Angel clutched Robert Frost more tightly in her left hand and propped the bulky bag she held in her right arm on her hip. “Hi,” she said.

“Here”—the woman reached out—“Let me help you with that load.”

“It’s okay. I can manage.” She could see out of the corner of her eye that Grandma was standing on the front porch and watching. “Did you want to see my grandma?”

“I’ve already met her. Actually, you’re the person I was waiting to see.” She looked around the junk-filled yard. “Is there somewhere we could talk—just the two of us? The sugar shack, maybe?”

Angel shook her head. Her mouth felt frozen. So this was the way it was going to be. She cleared her throat. “It’s...sort of filled with stuff. Storage, you know.” Does a messy shed count against you? One your daddy hid in?

“Would you mind just sitting in the car, then?”

She did mind. You never knew when you got into a social worker’s car, where you would end up, but the woman had already opened the rear door and was reaching for the groceries. “Here,” she said. “Why don’t you just set that heavy bag in here and then jump in the front seat with me? The law won’t fuss about a minor in the front seat as long as the car isn’t moving.” She laughed as though she’d made a joke.
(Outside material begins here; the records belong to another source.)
This design comes from an exercise in tuning for small area on the open sky130 flow, not from production work. In this exercise RTL edits were held to simulation tests only and were not proved equivalent to the original. No activity file was given, so power comes from the tool's default toggle rates.

==> flow/design.v <==
module adder #(parameter WIDTH = 32) (
    input       [WIDTH-1:0] a, b,
    output      [WIDTH-1:0] sum
);
assign sum = a + b;
endmodule
module mux2 #(parameter WIDTH = 32) (
    input       [WIDTH-1:0] d0, d1,
    input       sel,
    output      [WIDTH-1:0] y
);
assign y = sel ? d1 : d0;
endmodule
module mux4 #(parameter WIDTH = 32) (
    input       [WIDTH-1:0] d0, d1, d2, d3,
    input       [1:0] sel,
    output      [WIDTH-1:0] y
);
assign y = sel[1] ? (sel[0] ? d3 : d2) : (sel[0] ? d1 : d0);
endmodule
module reset_ff #(parameter WIDTH = 32) (
    input       clk, rst,
    input       [WIDTH-1:0] d,
    output reg  [WIDTH-1:0] q
);
always @(posedge clk or posedge rst) begin
    if (rst) q <= 0;
    else     q <= d;
end
endmodule
Context: an optimization exercise on an open-source flow, tuned for small area and few clock cycles. The choices shown serve that exercise and are no tape-out recipe.
Function was not checked in any run shown here: the RTL went through the layout flow alone.
Power is estimated from default activity; no workload was simulated.

File: design/flow/flow/run.sh
#!/bin/bash
# Layout flow: the standard ORFS flow (standard.sh), with two changes:
# the ports are buffered with buf_2 instead of the slower clkdlybuf4s50_1,
# and clock tree synthesis adds no dummy loads.
set -euo pipefail
export BUFFER_PORTS_ARGS="-buffer_cell sky130_fd_sc_hd__buf_2"
export CTS_ARGS="-sink_clustering_enable -repair_clock_nets -dont_use_dummy_load"
bash standard.sh finish > make_finish.log 2>&1
File: design/flow/standard.sh
#!/bin/bash
# synth_recipe.tcl (not shown) runs the flow's synth.tcl, then flattens the netlist and writes it again
# the make line also repeats each setting of config.mk as NAME=value (left out here)
make -C /OpenROAD-flow-scripts/flow DESIGN_CONFIG=/design/flow/config.mk WORK_HOME=/design/flow/orfs CLKGATE_MAP_FILE= SYNTH_SCRIPT=/design/flow/synth_recipe.tcl "${@:-finish}"
File: design/flow/config.mk
export PLATFORM = sky130hd
export DESIGN_NAME = riscv
export DESIGN_NICKNAME = riscv
export VERILOG_FILES = /design/flow/design.v
export SDC_FILE = /design/flow/constraint.sdc
export NUM_CORES = 4
export LEC_CHECK = 0
export CAP_MARGIN = 20
export CORE_MARGIN = 2
export CORE_UTILIZATION = 40
export SLEW_MARGIN = 20
export SYNTH_HIERARCHICAL = 1
export SYNTH_MINIMUM_KEEP_SIZE = 0
File: design/flow/constraint.sdc
create_clock -name core_clock -period 10.0 [get_ports {clk}]
set_input_delay 2.0000 -clock core_clock [delete_from_list [all_inputs] [get_ports {clk}]]
set_output_delay 2.0000 -clock core_clock [all_outputs]
set_load 0.01 [all_outputs]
Angel put the groceries in back and went around to the front seat. She left the door open. Not that she was going to make a run for it, but just so she wouldn’t feel trapped. She held on to Robert Frost the way Bernie used to hold on to Grizzle. To stay your mind on and be staid.
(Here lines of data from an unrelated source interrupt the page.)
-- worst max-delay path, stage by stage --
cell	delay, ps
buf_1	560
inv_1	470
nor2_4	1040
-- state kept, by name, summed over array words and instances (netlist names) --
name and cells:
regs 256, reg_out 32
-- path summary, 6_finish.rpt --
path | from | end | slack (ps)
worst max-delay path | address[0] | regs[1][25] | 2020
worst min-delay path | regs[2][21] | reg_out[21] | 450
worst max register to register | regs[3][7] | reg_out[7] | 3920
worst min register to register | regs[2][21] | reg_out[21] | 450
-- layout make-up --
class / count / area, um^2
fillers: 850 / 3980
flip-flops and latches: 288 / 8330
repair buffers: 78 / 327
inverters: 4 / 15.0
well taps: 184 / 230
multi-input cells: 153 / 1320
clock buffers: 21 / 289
“What’s your book?” the social worker asked.

“Just some poetry.”

“That’s nice.” The woman was quiet for a moment, thrumping a silent rhythm on the steering wheel, looking ahead through the windshield. “We’ve got a problem here, Angel,” she began.

You’ve got a problem. I’m fine.

“Did you know your father said he walked away from his work crew because he was hoping to see you?”

Work crew? She didn’t try to answer. She might betray herself.

“Well, that’s what he told the police when they finally caught up with him—that he was trying to check up on you. He said that the reason he took off was that you had called him. You were all upset, he said, because your mother had taken your brother away and left you alone here with your great-grandmother.”

So that business about parole had been a lie. Angel bit her lip. She mustn’t speak. Not even to ask if they knew where Bernie was.